Así, en vez de destinar desde la niñez una esposa a mi Emilio, he preferido esperar a saber la que mejor le conviene. No soy yo quien fijó este destino, sino la naturaleza; mi objetivo no es el de su padre, porque cuando me confió a su hijo me hizo cesión de su derecho, y al sustituirlo con el mío, yo soy el verdadero padre de Emilio, yo soy quien lo ha hecho hombre. Me habría negado a educarle si no me hubiera dejado ser el dueño de casarle a su gusto, que es decir el mío. Sólo con la satisfacción de hacerle dichoso se ve uno recompensado de los afanes que cuesta el conseguir que lo sea.

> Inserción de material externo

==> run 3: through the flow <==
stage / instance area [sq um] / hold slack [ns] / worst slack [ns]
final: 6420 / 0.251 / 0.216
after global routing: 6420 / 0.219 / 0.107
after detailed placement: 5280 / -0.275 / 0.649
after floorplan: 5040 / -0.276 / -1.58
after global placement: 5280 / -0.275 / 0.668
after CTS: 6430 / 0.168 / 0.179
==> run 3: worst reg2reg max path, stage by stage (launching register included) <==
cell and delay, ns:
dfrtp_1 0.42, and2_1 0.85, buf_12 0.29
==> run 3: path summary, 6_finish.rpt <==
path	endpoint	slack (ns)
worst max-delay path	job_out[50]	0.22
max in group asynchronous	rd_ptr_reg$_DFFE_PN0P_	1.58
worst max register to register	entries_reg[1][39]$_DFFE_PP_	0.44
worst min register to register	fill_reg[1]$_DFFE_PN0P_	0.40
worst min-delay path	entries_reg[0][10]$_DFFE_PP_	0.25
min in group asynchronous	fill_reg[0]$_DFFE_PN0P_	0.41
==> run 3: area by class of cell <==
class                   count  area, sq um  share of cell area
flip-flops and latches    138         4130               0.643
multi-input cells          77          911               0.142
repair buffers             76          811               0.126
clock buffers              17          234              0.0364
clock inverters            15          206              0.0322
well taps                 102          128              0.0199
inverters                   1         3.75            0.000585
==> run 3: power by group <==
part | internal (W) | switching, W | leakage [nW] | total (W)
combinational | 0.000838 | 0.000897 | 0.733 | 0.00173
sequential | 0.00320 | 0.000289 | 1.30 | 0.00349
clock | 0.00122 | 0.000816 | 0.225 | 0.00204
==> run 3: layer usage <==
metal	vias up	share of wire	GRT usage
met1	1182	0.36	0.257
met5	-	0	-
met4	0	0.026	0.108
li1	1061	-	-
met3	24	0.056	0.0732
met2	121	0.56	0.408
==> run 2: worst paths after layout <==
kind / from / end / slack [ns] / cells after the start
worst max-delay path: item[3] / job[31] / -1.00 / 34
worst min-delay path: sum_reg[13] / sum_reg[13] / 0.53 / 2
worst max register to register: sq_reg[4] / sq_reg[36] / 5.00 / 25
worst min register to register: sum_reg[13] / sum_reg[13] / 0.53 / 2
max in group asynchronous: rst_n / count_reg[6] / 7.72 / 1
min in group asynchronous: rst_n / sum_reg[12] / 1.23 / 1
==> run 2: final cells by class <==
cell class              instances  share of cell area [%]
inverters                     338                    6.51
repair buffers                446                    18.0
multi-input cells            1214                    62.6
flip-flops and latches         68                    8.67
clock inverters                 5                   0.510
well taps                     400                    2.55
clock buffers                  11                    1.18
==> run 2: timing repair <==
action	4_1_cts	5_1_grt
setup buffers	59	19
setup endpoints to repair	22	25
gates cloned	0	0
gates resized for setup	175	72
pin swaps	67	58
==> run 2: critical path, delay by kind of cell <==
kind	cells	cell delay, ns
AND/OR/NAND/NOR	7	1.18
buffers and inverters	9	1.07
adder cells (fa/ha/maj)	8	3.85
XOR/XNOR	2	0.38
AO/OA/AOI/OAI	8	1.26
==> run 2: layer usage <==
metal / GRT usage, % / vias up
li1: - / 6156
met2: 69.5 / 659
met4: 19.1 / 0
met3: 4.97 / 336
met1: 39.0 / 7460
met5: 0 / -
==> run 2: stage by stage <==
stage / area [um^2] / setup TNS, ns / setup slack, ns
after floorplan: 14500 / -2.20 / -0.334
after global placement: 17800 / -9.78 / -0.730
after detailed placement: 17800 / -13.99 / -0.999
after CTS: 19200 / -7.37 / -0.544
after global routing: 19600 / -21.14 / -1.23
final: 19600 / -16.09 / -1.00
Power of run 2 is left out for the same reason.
**src/sv/biquad_iir_filter_top_assert.svh**
```systemverilog
// Assertion macros for the biquad filter top level.
`ifndef BIQUAD_IIR_FILTER_TOP_ASSERT_SVH
`define BIQUAD_IIR_FILTER_TOP_ASSERT_SVH
`ifndef SYNTHESIS
// Same-cycle implication, disabled while reset is high.
`define BQD_ASSERT_NOW(label, clk, rst, ante, cons, msg) \
   label: assert property (@(posedge clk) disable iff (rst) (ante) |-> (cons)) \
      else $error(msg);
// Next-cycle implication, disabled while reset is high.
`define BQD_ASSERT_NEXT(label, clk, rst, ante, cons, msg) \
   label: assert property (@(posedge clk) disable iff (rst) (ante) |=> (cons)) \
      else $error(msg);
`else
`define BQD_ASSERT_NOW(label, clk, rst, ante, cons, msg)
`define BQD_ASSERT_NEXT(label, clk, rst, ante, cons, msg)
`endif
`endif

```
**src/sv/bqd_pkg.sv**
```systemverilog
// Shared constants and types for the biquad filter.
package bqd_pkg;

   localparam int GAIN_BITS      = 24;
   localparam int GAIN_FRAC      = 20;
   localparam int HIST_GUARD     = 8;
   localparam int COEF_INT_BITS  = 4;
   localparam int CSR_INDEX_BITS = 3;

   localparam logic [GAIN_BITS-1:0] GAIN_RESET = GAIN_BITS'(1) << GAIN_FRAC;

   typedef enum logic [CSR_INDEX_BITS-1:0] {
      REG_FILTER_ON = 3'd0,
      REG_COEF_B0   = 3'd1,
      REG_COEF_B1   = 3'd2,
      REG_COEF_B2   = 3'd3,
      REG_COEF_A1   = 3'd4,
      REG_COEF_A2   = 3'd5,
      REG_OUT_GAIN  = 3'd6
   } reg_index_type;

   typedef enum logic [2:0] {
      TERM_B0 = 3'd0,
      TERM_B1 = 3'd1,
      TERM_B2 = 3'd2,
      TERM_A1 = 3'd3,
      TERM_A2 = 3'd4
   } term_type;

   // Accumulator command, applied to the product registered in the previous cycle.
   typedef struct packed {
      logic clear;
      logic add;
      logic sub;
   } mac_ctl_type;

endpackage

```
**src/sv/bqd_if.sv**
```systemverilog
// Sample stream interfaces for the biquad filter request and response channels.
interface bqd_req_if #(parameter int SAMPLE_BITS = 24);
   logic                          valid;
   logic                          ready;
   logic signed [SAMPLE_BITS-1:0] sample_in;
   modport source (output valid, output sample_in, input ready);
   modport sink   (input valid, input sample_in, output ready);
endinterface

interface bqd_rsp_if #(parameter int SAMPLE_BITS = 24);
   logic                          valid;
   logic                          ready;
   logic signed [SAMPLE_BITS-1:0] sample_out;
   modport source (output valid, output sample_out, input ready);
   modport sink   (input valid, input sample_out, output ready);
endinterface

```
**src/sv/bqd_mac.sv**
```systemverilog
// Shared signed multiplier with a registered product and an exact accumulator.
module bqd_mac #(
   parameter int A_BITS = 32,
   parameter int B_BITS = 32
) (
   input  logic                           clock,
   input  logic signed [A_BITS-1:0]       op_a,
   input  logic signed [B_BITS-1:0]       op_b,
   input  bqd_pkg::mac_ctl_type           ctl,
   output logic signed [A_BITS+B_BITS-1:0] prod_ff,
   output logic signed [A_BITS+B_BITS+2:0] acc_ff
);
   import bqd_pkg::*;

   localparam int P_BITS   = A_BITS + B_BITS;
   localparam int ACC_BITS = P_BITS + 3;

   logic signed [P_BITS-1:0]   prod_in;
   logic signed [ACC_BITS-1:0] acc_in;
   logic signed [ACC_BITS-1:0] prod_ext;

   assign prod_in  = P_BITS'(op_a) * P_BITS'(op_b);
   assign prod_ext = ACC_BITS'(prod_ff);

   always_comb begin
      acc_in = acc_ff;
      if (ctl.clear) begin
         acc_in = '0;
      end else if (ctl.add) begin
         acc_in = acc_ff + prod_ext;
      end else if (ctl.sub) begin
         acc_in = acc_ff - prod_ext;
      end
   end

   always_ff @(posedge clock) begin
      prod_ff <= prod_in;
      acc_ff  <= acc_in;
   end

endmodule

```
**src/sv/biquad_iir_filter_top.sv**
```systemverilog
// Biquad direct form I filter top level: sequencer, history, configuration and output stage.
// A filtered sample passes from its transfer on the request channel to its result in the
// response register through five multiply steps on the one shared multiplier, a final
// accumulate, a round and saturate step, a gain multiply on the same multiplier and a
// scale step. A new sample is taken only once the filter is back in idle after the
// previous result is loaded. With filter_on low a sample is answered in the next cycle
// with the input from two samples back. The response register holds one result while
// the next sample is taken; the scale step waits only if that register is still full.
// Coefficients are signed Q3.(COEF_BITS-4) and the gain is signed Q3.20. Configuration is
// to be written by the user only while the filter is idle; the block does not enforce it.
module biquad_iir_filter_top #(
   parameter int SAMPLE_BITS = 24,
   parameter int COEF_BITS   = 32
) (
   input  logic                  clock,
   input  logic                  reset,
   bqd_req_if.sink               req_ch,
   bqd_rsp_if.source             rsp_ch,
   input  logic                  csr_we,
   input  logic [bqd_pkg::CSR_INDEX_BITS-1:0] csr_index,
   input  logic [((COEF_BITS > bqd_pkg::GAIN_BITS) ? COEF_BITS : bqd_pkg::GAIN_BITS)-1:0]
                                 csr_wdata
);
   import bqd_pkg::*;

`include "biquad_iir_filter_top_assert.svh"

   localparam int HB        = SAMPLE_BITS + HIST_GUARD;
   localparam int MA        = (COEF_BITS > GAIN_BITS) ? COEF_BITS : GAIN_BITS;
   localparam int PW        = MA + HB;
   localparam int AW        = PW + 3;
   localparam int COEF_FRAC = COEF_BITS - COEF_INT_BITS;

   localparam logic signed [AW-1:0] ACC_HALF  = AW'(1) << (COEF_FRAC - 1);
   localparam logic signed [PW:0]   GAIN_HALF = (PW + 1)'(1) << (GAIN_FRAC - 1);

   typedef enum logic [2:0] {
      ST_IDLE,
      ST_MAC,
      ST_ACC,
      ST_ROUND,
      ST_GAIN,
      ST_SCALE
   } state_type;

   // configuration
   logic                          filter_on_ff;
   logic signed [COEF_BITS-1:0]   coef_b0_ff, coef_b1_ff, coef_b2_ff, coef_a1_ff, coef_a2_ff;
   logic signed [GAIN_BITS-1:0]   out_gain_ff;

   // sequencer and history
   state_type                     state_ff, state_in;
   term_type                      term_ff, term_in;
   logic signed [SAMPLE_BITS-1:0] x_ff, x_in;
   logic signed [SAMPLE_BITS-1:0] in_hist1_ff, in_hist1_in, in_hist2_ff, in_hist2_in;
   logic signed [HB-1:0]          out_hist1_ff, out_hist1_in, out_hist2_ff, out_hist2_in;
   logic signed [HB-1:0]          y_ff, y_in;
   logic                          rsp_valid_ff, rsp_valid_in;
   logic signed [SAMPLE_BITS-1:0] rsp_data_ff, rsp_data_in;

   // datapath
   logic signed [MA-1:0]          op_a;
   logic signed [HB-1:0]          op_b;
   mac_ctl_type                   mac_ctl;
   logic signed [PW-1:0]          prod;
   logic signed [AW-1:0]          acc;
   logic signed [AW-1:0]          acc_rnd, acc_shift;
   logic signed [HB-1:0]          y_sat;
   logic signed [PW:0]            gain_rnd, gain_shift;
   logic signed [SAMPLE_BITS-1:0] out_sat;
   logic                          req_xfer, out_free, scale_done;

   assign out_free      = !rsp_valid_ff || rsp_ch.ready;
   assign req_ch.ready  = (state_ff == ST_IDLE) && (filter_on_ff || out_free);
   assign req_xfer      = req_ch.valid && req_ch.ready;
   assign scale_done    = (state_ff == ST_SCALE) && out_free;
   assign rsp_ch.valid      = rsp_valid_ff;
   assign rsp_ch.sample_out = rsp_data_ff;

   // configuration writes
   always_ff @(posedge clock) begin
      if (reset) begin
         filter_on_ff <= 1'b0;
         coef_b0_ff   <= '0;
         coef_b1_ff   <= '0;
         coef_b2_ff   <= '0;
         coef_a1_ff   <= '0;
         coef_a2_ff   <= '0;
         out_gain_ff  <= GAIN_RESET;
      end else if (csr_we) begin
         case (reg_index_type'(csr_index))
            REG_FILTER_ON: filter_on_ff <= csr_wdata[0];
            REG_COEF_B0:   coef_b0_ff   <= csr_wdata[COEF_BITS-1:0];
            REG_COEF_B1:   coef_b1_ff   <= csr_wdata[COEF_BITS-1:0];
            REG_COEF_B2:   coef_b2_ff   <= csr_wdata[COEF_BITS-1:0];
            REG_COEF_A1:   coef_a1_ff   <= csr_wdata[COEF_BITS-1:0];
            REG_COEF_A2:   coef_a2_ff   <= csr_wdata[COEF_BITS-1:0];
            REG_OUT_GAIN:  out_gain_ff  <= csr_wdata[GAIN_BITS-1:0];
            default: ;
         endcase
      end
   end

   // operand select for the shared multiplier; the gain product is the default
   always_comb begin
      op_a    = MA'(out_gain_ff);
      op_b    = y_ff;
      mac_ctl = '0;
      case (state_ff)
         ST_MAC: begin
            case (term_ff)
               TERM_B0: begin
                  op_a = MA'(coef_b0_ff);
                  op_b = HB'(x_ff);
                  mac_ctl.clear = 1'b1;
               end
               TERM_B1: begin
                  op_a = MA'(coef_b1_ff);
                  op_b = HB'(in_hist1_ff);
                  mac_ctl.add = 1'b1;
               end
               TERM_B2: begin
                  op_a = MA'(coef_b2_ff);
                  op_b = HB'(in_hist2_ff);
                  mac_ctl.add = 1'b1;
               end
               TERM_A1: begin
                  op_a = MA'(coef_a1_ff);
                  op_b = out_hist1_ff;
                  mac_ctl.add = 1'b1;
               end
               TERM_A2: begin
                  op_a = MA'(coef_a2_ff);
                  op_b = out_hist2_ff;
                  mac_ctl.sub = 1'b1;
               end
               default: ;
            endcase
         end
         ST_ACC:  mac_ctl.sub = 1'b1;
         default: ;
      endcase
   end

   bqd_mac #(
      .A_BITS (MA),
      .B_BITS (HB)
   ) u_mac (
      .clock   (clock),
      .op_a    (op_a),
      .op_b    (op_b),
      .ctl     (mac_ctl),
      .prod_ff (prod),
      .acc_ff  (acc)
   );

   // round half up by the coefficient fraction, saturate to the history width
   always_comb begin
      acc_rnd   = acc + ACC_HALF;
      acc_shift = acc_rnd >>> COEF_FRAC;
      if (&acc_shift[AW-1:HB-1] || ~|acc_shift[AW-1:HB-1]) begin
         y_sat = acc_shift[HB-1:0];
      end else if (acc_shift[AW-1]) begin
         y_sat = {1'b1, {(HB-1){1'b0}}};
      end else begin
         y_sat = {1'b0, {(HB-1){1'b1}}};
      end
   end

   // scale by the gain, round half up, saturate to the sample width
   always_comb begin
      gain_rnd   = (PW + 1)'(prod) + GAIN_HALF;
      gain_shift = gain_rnd >>> GAIN_FRAC;
      if (&gain_shift[PW:SAMPLE_BITS-1] || ~|gain_shift[PW:SAMPLE_BITS-1]) begin
         out_sat = gain_shift[SAMPLE_BITS-1:0];
      end else if (gain_shift[PW]) begin
         out_sat = {1'b1, {(SAMPLE_BITS-1){1'b0}}};
      end else begin
         out_sat = {1'b0, {(SAMPLE_BITS-1){1'b1}}};
      end
   end

   always_comb begin
      state_in     = state_ff;
      term_in      = term_ff;
      x_in         = x_ff;
      in_hist1_in  = in_hist1_ff;
      in_hist2_in  = in_hist2_ff;
      out_hist1_in = out_hist1_ff;
      out_hist2_in = out_hist2_ff;
      y_in         = y_ff;
      rsp_valid_in = rsp_valid_ff && !rsp_ch.ready;
      rsp_data_in  = rsp_data_ff;
      case (state_ff)
         ST_IDLE: begin
            if (req_xfer) begin
               if (filter_on_ff) begin
                  x_in     = req_ch.sample_in;
                  term_in  = TERM_B0;
                  state_in = ST_MAC;
               end else begin
                  // bypass: answer with the oldest input, shift the input history only
                  rsp_valid_in = 1'b1;
                  rsp_data_in  = in_hist2_ff;
                  in_hist2_in  = in_hist1_ff;
                  in_hist1_in  = req_ch.sample_in;
               end
            end
         end
         ST_MAC: begin
            if (term_ff == TERM_A2) begin
               state_in = ST_ACC;
            end else begin
               term_in = term_type'(term_ff + 3'd1);
            end
         end
         ST_ACC:   state_in = ST_ROUND;
         ST_ROUND: begin
            y_in     = y_sat;
            state_in = ST_GAIN;
         end
         ST_GAIN:  state_in = ST_SCALE;
         ST_SCALE: begin
            // hold until the response register is free
            if (out_free) begin
               rsp_valid_in = 1'b1;
               rsp_data_in  = out_sat;
               in_hist2_in  = in_hist1_ff;
               in_hist1_in  = x_ff;
               out_hist2_in = out_hist1_ff;
               out_hist1_in = y_ff;
               state_in     = ST_IDLE;
            end
         end
         default:  state_in = ST_IDLE;
      endcase
   end

   always_ff @(posedge clock) begin
      if (reset) begin
         state_ff     <= ST_IDLE;
         term_ff      <= TERM_B0;
         in_hist1_ff  <= '0;
         in_hist2_ff  <= '0;
         out_hist1_ff <= '0;
         out_hist2_ff <= '0;
         rsp_valid_ff <= 1'b0;
      end else begin
         state_ff     <= state_in;
         term_ff      <= term_in;
         in_hist1_ff  <= in_hist1_in;
         in_hist2_ff  <= in_hist2_in;
         out_hist1_ff <= out_hist1_in;
         out_hist2_ff <= out_hist2_in;
         rsp_valid_ff <= rsp_valid_in;
      end
      x_ff        <= x_in;
      y_ff        <= y_in;
      rsp_data_ff <= rsp_data_in;
   end

   `BQD_ASSERT_NEXT(a_filter_start, clock, reset, req_xfer && filter_on_ff, state_ff == ST_MAC, "filtered sample did not start the multiply sequence")
   `BQD_ASSERT_NEXT(a_scale_load, clock, reset, scale_done, rsp_valid_ff, "scale step finished without loading a response")
   `BQD_ASSERT_NEXT(a_hist_update, clock, reset, scale_done, (out_hist1_ff == $past(y_ff)) && (in_hist1_ff == $past(x_ff)), "history not advanced at the end of a filtered sample")
   `BQD_ASSERT_NOW(a_no_overwrite, clock, reset, rsp_valid_ff && !rsp_ch.ready, !(state_ff == ST_IDLE && req_xfer && !filter_on_ff) && !scale_done, "response register overwritten while waiting")

endmodule

```
**src/flat_wrapper.sv**
```systemverilog
// flat-port wrapper written by rule: the top's interface ports become plain ports
module biquad_iir_filter_top_flat import bqd_pkg::*;
#(
   parameter int SAMPLE_BITS = 24,
   parameter int COEF_BITS   = 32
)
  (clock, reset, csr_we, csr_index, csr_wdata, req_ch_valid, req_ch_sample_in, req_ch_ready, rsp_ch_valid, rsp_ch_sample_out, rsp_ch_ready);
  bqd_req_if #(.SAMPLE_BITS(SAMPLE_BITS)) req_ch_i ();
  bqd_rsp_if #(.SAMPLE_BITS(SAMPLE_BITS)) rsp_ch_i ();
  input  logic clock;
  input  logic reset;
  input  logic csr_we;
  input  logic [bqd_pkg::CSR_INDEX_BITS-1:0] csr_index;
  input  logic [((COEF_BITS > bqd_pkg::GAIN_BITS) ? COEF_BITS : bqd_pkg::GAIN_BITS)-1:0] csr_wdata;
  input wire logic [$bits(req_ch_i.valid)-1:0] req_ch_valid;
  input wire logic [$bits(req_ch_i.sample_in)-1:0] req_ch_sample_in;
  output wire logic [$bits(req_ch_i.ready)-1:0] req_ch_ready;
  output wire logic [$bits(rsp_ch_i.valid)-1:0] rsp_ch_valid;
  output wire logic [$bits(rsp_ch_i.sample_out)-1:0] rsp_ch_sample_out;
  input wire logic [$bits(rsp_ch_i.ready)-1:0] rsp_ch_ready;
  assign req_ch_i.valid = req_ch_valid;
  assign req_ch_i.sample_in = req_ch_sample_in;
  assign req_ch_ready = req_ch_i.ready;
  assign rsp_ch_valid = rsp_ch_i.valid;
  assign rsp_ch_sample_out = rsp_ch_i.sample_out;
  assign rsp_ch_i.ready = rsp_ch_ready;
  biquad_iir_filter_top #(.SAMPLE_BITS(SAMPLE_BITS), .COEF_BITS(COEF_BITS)) u_core (.clock(clock), .reset(reset), .req_ch(req_ch_i), .rsp_ch(rsp_ch_i), .csr_we(csr_we), .csr_index(csr_index), .csr_wdata(csr_wdata));
endmodule
```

No le conviene, pues, al hombre educado casarse con una mujer sin educación, ni que sea de una clase muy distante de la suya. Pero aún preferiría cien veces más a una muchacha sencilla y con una educación tosca que a una sabelotodo que compondría en su hogar un tribunal de literatura, del que ella sería su presidenta. Una mujer de esta especie es el azote de su marido, de sus hijos, de sus amigos, de sus criados y de todo el mundo. Desde la sublime elevación de su genio, mira con desprecio todas las obligaciones de mujer y siempre empieza por hacerse hombre. Fuera de casa es ridícula y criticada con mucha razón, porque tiene que serlo quienquiera que se sale de su estado y no está destinado para el que quiere prohijar. Todas esas mujeres de gran talento sólo engañan a los necios. Se sabe siempre cuál es el artista o el mago que lleva la pluma o el pincel cuando trabajan, y cuál es el discreto letrado que secretamente les dicta sus oráculos. Todo ese charlatanismo es indigno de una mujer honesta, y aun cuando fuese poseedora de un talento verdadero, la envilecería su presunción. Ser ignorada es su dignidad; su gloria se funde en la estimación de su marido, y sus alegrías están en la dicha de la familia. Lector, sed sincero: decidnos qué es la mejor idea de una mujer, si cuando entráis en su gabinete y hace que os acerquéis a ella con más respeto el verla ocupada en las tareas de su sexo, en los cuidados caseros, arreglando la ropa de sus hijos, o cuando la encontráis en su tocador componiendo versos, rodeada de folletos de varias clases y de tarjetas de todos los colores. Cuando no haya en la tierra más que hombres de juicio, ninguna soltera literata hallará marido en toda su vida.